- _PROBLEM REQUIREMENTS_
Within the data that follows, set down exactly the lines from the one containing "reg [9:0] GuyX;" through the one containing "reg [2:0]S;", both ends included.

- _PROVIDED MATERIAL_

§

Source: an optimization exercise on an open RTL-to-GDS flow (aim: small area). Production flows keep margins and buffers that such runs may drop. For this run, only the layout was checked, not whether the RTL still works. Power figures rest on the tool's default switching activity, not on a simulated workload.

$ cat flow/design.v
module Lab_4_1(a,b,c,d,o1,o2,o3,o4,o5,o6,o7);
input a,b,c,d;
output o1,o2,o3,o4,o5,o6,o7;
assign o1 = (!((!a&b&d) | (a&!b&!c) | (a&!d) | (c&b) | (!b&!d) | (!a&c)));
assign o2 = (!((!a&!b) | (!b&!d) | (!a&c&d) | (!a&!c&!d) | (a&!c&d)));
assign o3 = (!((!a&!c) | (!a&d) | (!a&b) | (!c&d) | (a&!b)));
assign o4 = (!((!a&!b&c) | (!a&!b&!d) | (b&c&!d) | (!b&c&d) | (b&!c&d) | (a&!c&!d)));
assign o5 = (!((!b&!d) | (a&b) | (c&!d) | (a&c)));
assign o6 = (!((!a&b&!c) | (b&!d) | (a&c) | (a&!b) | (!c&!d)));
assign o7 = (!((!a&b&!c) | (!a&!b&c) | (c&!d) | (a&d) | (a&!b)));
endmodule 
module VGA_Controller(clk, rst, xLength, yLength, ScreenArea, hsync, vsync, blank_n);
input clk, rst;
output reg [9:0]xLength, yLength; 
output reg ScreenArea;  
output hsync, vsync, blank_n;
reg p_hSync, p_vSync; 
localparam [9:0] porchHF = 10'd640;  
localparam [9:0] syncH = 10'd655; 
localparam [9:0] porchHB = 10'd747;  
localparam [9:0] maxH = 10'd793;  
localparam [9:0] porchVF = 10'd480;  
localparam [9:0] syncV = 10'd490;  
localparam [9:0] porchVB = 10'd492;  
localparam [9:0] maxV = 10'd525;  
always@(posedge clk)
	begin
		if(rst == 1'b1)
			xLength <= 10'd0;
		else if(xLength == maxH)
			xLength <= 10'd0;
		else
			xLength <= xLength + 10'd1;
	end
always@(posedge clk)
	begin
		if(rst == 1'b1)
			yLength <= 10'd0;
		else if(xLength == maxH)
			begin
				if(yLength == maxV)
					yLength <= 10'd0;
				else
					yLength <= yLength + 10'd1;
			end
	end
always@(posedge clk)  
	begin
		ScreenArea <= ((xLength < porchHF) && (yLength < porchVF)); 
	end
always@(posedge clk)  
	begin
		p_hSync <= ((xLength >= syncH) && (xLength < porchHB)); 
		p_vSync <= ((yLength >= syncV) && (yLength < porchVB)); 
	end
assign vsync = ~p_vSync; 
assign hsync = ~p_hSync;
assign blank_n = ScreenArea;
endmodule
module Guy(clk, rst, up, down, left, right, update, xLength, yLength, Guy);
input clk, rst;
input up, down, left, right, update;
input [9:0] xLength;
input [9:0] yLength;
output reg Guy;
reg [9:0] GuyX;
reg [8:0] GuyY;
wire [10:0] dx = {1'b0, xLength} - {1'b0, GuyX};
wire [9:0] dy = yLength - {1'b0, GuyY};
always@(posedge clk)
	begin
		Guy <= (dx >= 11'd1 && dx <= 11'd14) && (dy >= 10'd1 && dy <= 10'd14);
	end
reg [2:0]S;
reg [2:0]NS;
parameter Go_up = 3'd0,
		Go_down = 3'd1,
		Go_left = 3'd2,
		Go_right = 3'd3,
		Stay = 3'd7;
always @(posedge clk) if (rst == 1'b1 || update == 1'b1)
begin
	if (rst ==1'b1)
		S <= Stay;
	else
		S <= NS;
end
always@(*)
		case(S)
			Go_up:    NS = (up == 1'b0) ? Go_up : Stay;
			Go_down:  NS = (down == 1'b0) ? Go_down : Stay;
			Go_left:  NS = (left == 1'b0) ? Go_left : Stay;
			Go_right: NS = (right == 1'b0) ? Go_right : Stay;
			Stay:
				begin
					if (up == 1'b0)
						NS = Go_up;
					else if (down == 1'b0)
						NS = Go_down;
					else if (left == 1'b0)
						NS = Go_left;
					else if (right == 1'b0)
						NS = Go_right;
					else
						NS = Stay;
				end
			default:
				NS = Stay;
		endcase
wire moving = (S[2] == 1'b0);
wire vertical = (S[1] == 1'b0);
wire [9:0] pos = vertical ? {1'b0, GuyY} : GuyX;
wire [9:0] moved = pos + (S[0] ? 10'd3 : 10'h3FD);
always @(posedge clk) if (rst == 1'b1 || update == 1'b1)
		begin
			if (rst == 1'b1)
				begin
					GuyX <= 10'd305;
					GuyY <= 9'd200;
				end
			else if (moving)
				begin
					if (vertical)
						GuyY <= moved[8:0];
					else
						GuyX <= moved;
				end
		end
endmodule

§

- _SOLUTION FOR THIS PROBLEM_
reg [9:0] GuyX;
reg [8:0] GuyY;
wire [10:0] dx = {1'b0, xLength} - {1'b0, GuyX};
wire [9:0] dy = yLength - {1'b0, GuyY};
always@(posedge clk)
	begin
		Guy <= (dx >= 11'd1 && dx <= 11'd14) && (dy >= 10'd1 && dy <= 10'd14);
	end
reg [2:0]S;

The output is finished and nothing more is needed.